I was proud (if that's the right word--one must use such caution!) to attend a ceremony yesterday wherein my wife received the precepts at her Zen Center. I know she worked hard all summer at the classes and the homework, and in learning a little bit about it, I find it an exceedingly admirable thing. Respect, T!

I have such a hard time with religion. Lately the dogma of fundamentalists literally makes me teeth-grindingly angry. It is just unfathomable to me how a person can let something so wispy and ethereal drive such hard-nosed beliefs and activities--and even within that, how they so misinterpret the book that holds all of their tenets! How they can let a fellow human--nothing more and perhaps a good deal less--plant a flag in their town and say, "I am God's interpreter on Earth," and then blindly follow. How they can fly in the face of all logic and reason, all out of the hope of a promised eternity in an improbable (and surely insufferable!) heaven and abject fear of an impossible Hell... These people are going to take this country back to the middle ages.

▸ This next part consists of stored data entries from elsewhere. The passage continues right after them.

$ cat src/rtl/tick_gen.sv
// rtl/tick_gen.sv - prescaler producing a one-cycle tick every TICK_DIV enabled clk cycles
module tick_gen #(
    parameter int TICK_DIV = 50_000_000
) (
    input  logic clk,
    input  logic reset,
    input  logic en,
    output logic tick
);

    localparam int CNT_W = (TICK_DIV > 1) ? $clog2(TICK_DIV) : 1;
    localparam logic [CNT_W-1:0] CNT_LAST = CNT_W'(TICK_DIV - 1);

    logic [CNT_W-1:0] count;

    assign tick = en && (count == CNT_LAST);

    // Count while enabled; a disabled prescaler parks at 0 so the first tick after enable is a full period away.
    always_ff @(posedge clk) begin
        if (reset || !en) begin
            count <= '0;
        end else if (tick) begin
            count <= '0;
        end else begin
            count <= count + 1'b1;
        end
    end

endmodule

$ cat src/rtl/ram_scan_ctrl.sv
// rtl/ram_scan_ctrl.sv - RAM read-address scanner with tick/step advance and read-data realignment
module ram_scan_ctrl
    import ram_scan_pkg::*;
#(
    parameter int TICK_DIV = 50_000_000,
    parameter int RD_LAT   = 2
) (
    input  logic              clk,
    input  logic              reset,
    input  logic              run,
    input  logic              step,
    output logic [ADDR_W-1:0] rdaddress,
    input  logic [DATA_W-1:0] rd_q,
    output logic [ADDR_W-1:0] disp_addr,
    output logic [DATA_W-1:0] disp_data,
    output logic              disp_valid,
    output logic              adv,
    output logic              wrap
);

    localparam int FILL_W = $clog2(RD_LAT + 1);
    localparam logic [FILL_W-1:0] FILL_LAST = FILL_W'(RD_LAT);

    mode_e             mode;
    mode_e             mode_next;
    logic [FILL_W-1:0] fill_cnt;
    logic              step_prev;
    logic              step_rise;
    logic              tick;
    logic              tick_en;
    logic              advance;
    addr_t             dly [RD_LAT];

    assign step_rise = step & ~step_prev;

    // The prescaler only runs once the pipeline has filled, so the first auto advance is a full period after FILL.
    assign tick_en = run && (mode != FILL);

    tick_gen #(
        .TICK_DIV(TICK_DIV)
    ) u_tick_gen (
        .clk   (clk),
        .reset (reset),
        .en    (tick_en),
        .tick  (tick)
    );

    // Mode sequencing and advance decision; step edges are ignored while running rather than queued.
    always_comb begin
        mode_next = mode;
        advance   = 1'b0;
        case (mode)
            FILL:    if (fill_cnt == FILL_LAST) mode_next = run ? SCAN : PAUSE;
            SCAN:    if (!run) mode_next = PAUSE;
            PAUSE:   if (run) mode_next = SCAN;
            default: mode_next = FILL;
        endcase
        if (mode != FILL) begin
            advance = run ? tick : step_rise;
        end
    end

    // Mode register and fill counter covering the RD_LAT+1 cycles before the display pair is coherent.
    always_ff @(posedge clk) begin
        if (reset) begin
            mode     <= FILL;
            fill_cnt <= '0;
        end else begin
            mode <= mode_next;
            if (mode == FILL && fill_cnt != FILL_LAST) begin
                fill_cnt <= fill_cnt + 1'b1;
            end
        end
    end

    // Previous step level; resets high so a key held through reset does not count as an edge.
    always_ff @(posedge clk) begin
        if (reset) begin
            step_prev <= 1'b1;
        end else begin
            step_prev <= step;
        end
    end

    // Read address counter with advance and wrap pulses aligned to the new address.
    always_ff @(posedge clk) begin
        if (reset) begin
            rdaddress <= '0;
            adv       <= 1'b0;
            wrap      <= 1'b0;
        end else begin
            adv  <= advance;
            wrap <= advance && (rdaddress == '1);
            if (advance) begin
                rdaddress <= rdaddress + 1'b1;
            end
        end
    end

    // Delay the address by the RAM read latency and capture it with rd_q every cycle, so live writes show up.
    always_ff @(posedge clk) begin
        if (reset) begin
            for (int i = 0; i < RD_LAT; i++) begin
                dly[i] <= '0;
            end
            disp_addr  <= '0;
            disp_data  <= '0;
            disp_valid <= 1'b0;
        end else begin
            dly[0] <= rdaddress;
            for (int i = 1; i < RD_LAT; i++) begin
                dly[i] <= dly[i-1];
            end
            disp_addr  <= dly[RD_LAT-1];
            disp_data  <= rd_q;
            disp_valid <= (mode_next != FILL);
        end
    end

endmodule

Buddhism, as I've seen it, is an entirely different thing. It all makes eminent sense, the precepts being a great example. My only problems with it, I guess, are the chanting of words I don't understand, and the bowing and rising, bowing and rising, which gives me head-rushes and threatens to make me pass out, and again, I'm not sure what or who I'm bowing to, and that makes me very uncomfortable. I do feel that I could take some time to learn more about it and I would probably be happy and comfortable with it. What I really like about it, something the preceptor said yesterday, something about committing to peace in the world, being yourself a cause of peace in the world... That is something I would like very much to do, and that is what will probably bring me back to the Zen Center. In Buddhism, too, there is virtually none of the "marketing," that need to convert others, that drives Christians et al to make their kids go door to door with pamphlets etc. It is absolutely true that, in the Christian religion(s), those who are innocent of knowledge of heaven and hell and god and jesus are supposedly not sent to hell when they die, and so these devout practitioners think it their duty to inform the innocents, so they CAN go to hell!

Anyway, wrong place perhaps to go off on a religion rant, when really I just want to mark the occasion of Terrie's moment. So here's to my love Junden, doing something very right.

1 comment:

Terrie said...

Aw, thanks!

The bowing...I'm not sure I understand what it's *supposed* to be. But for me, it's a way to express respect and gratitude to the teacher, the sangha, and to all things. The physical practice of Zen Buddhism is part of what drew me to it, and simple bow seems like a graceful and concise expression of something very complex.

I was happy to have you there; it meant a lot to me!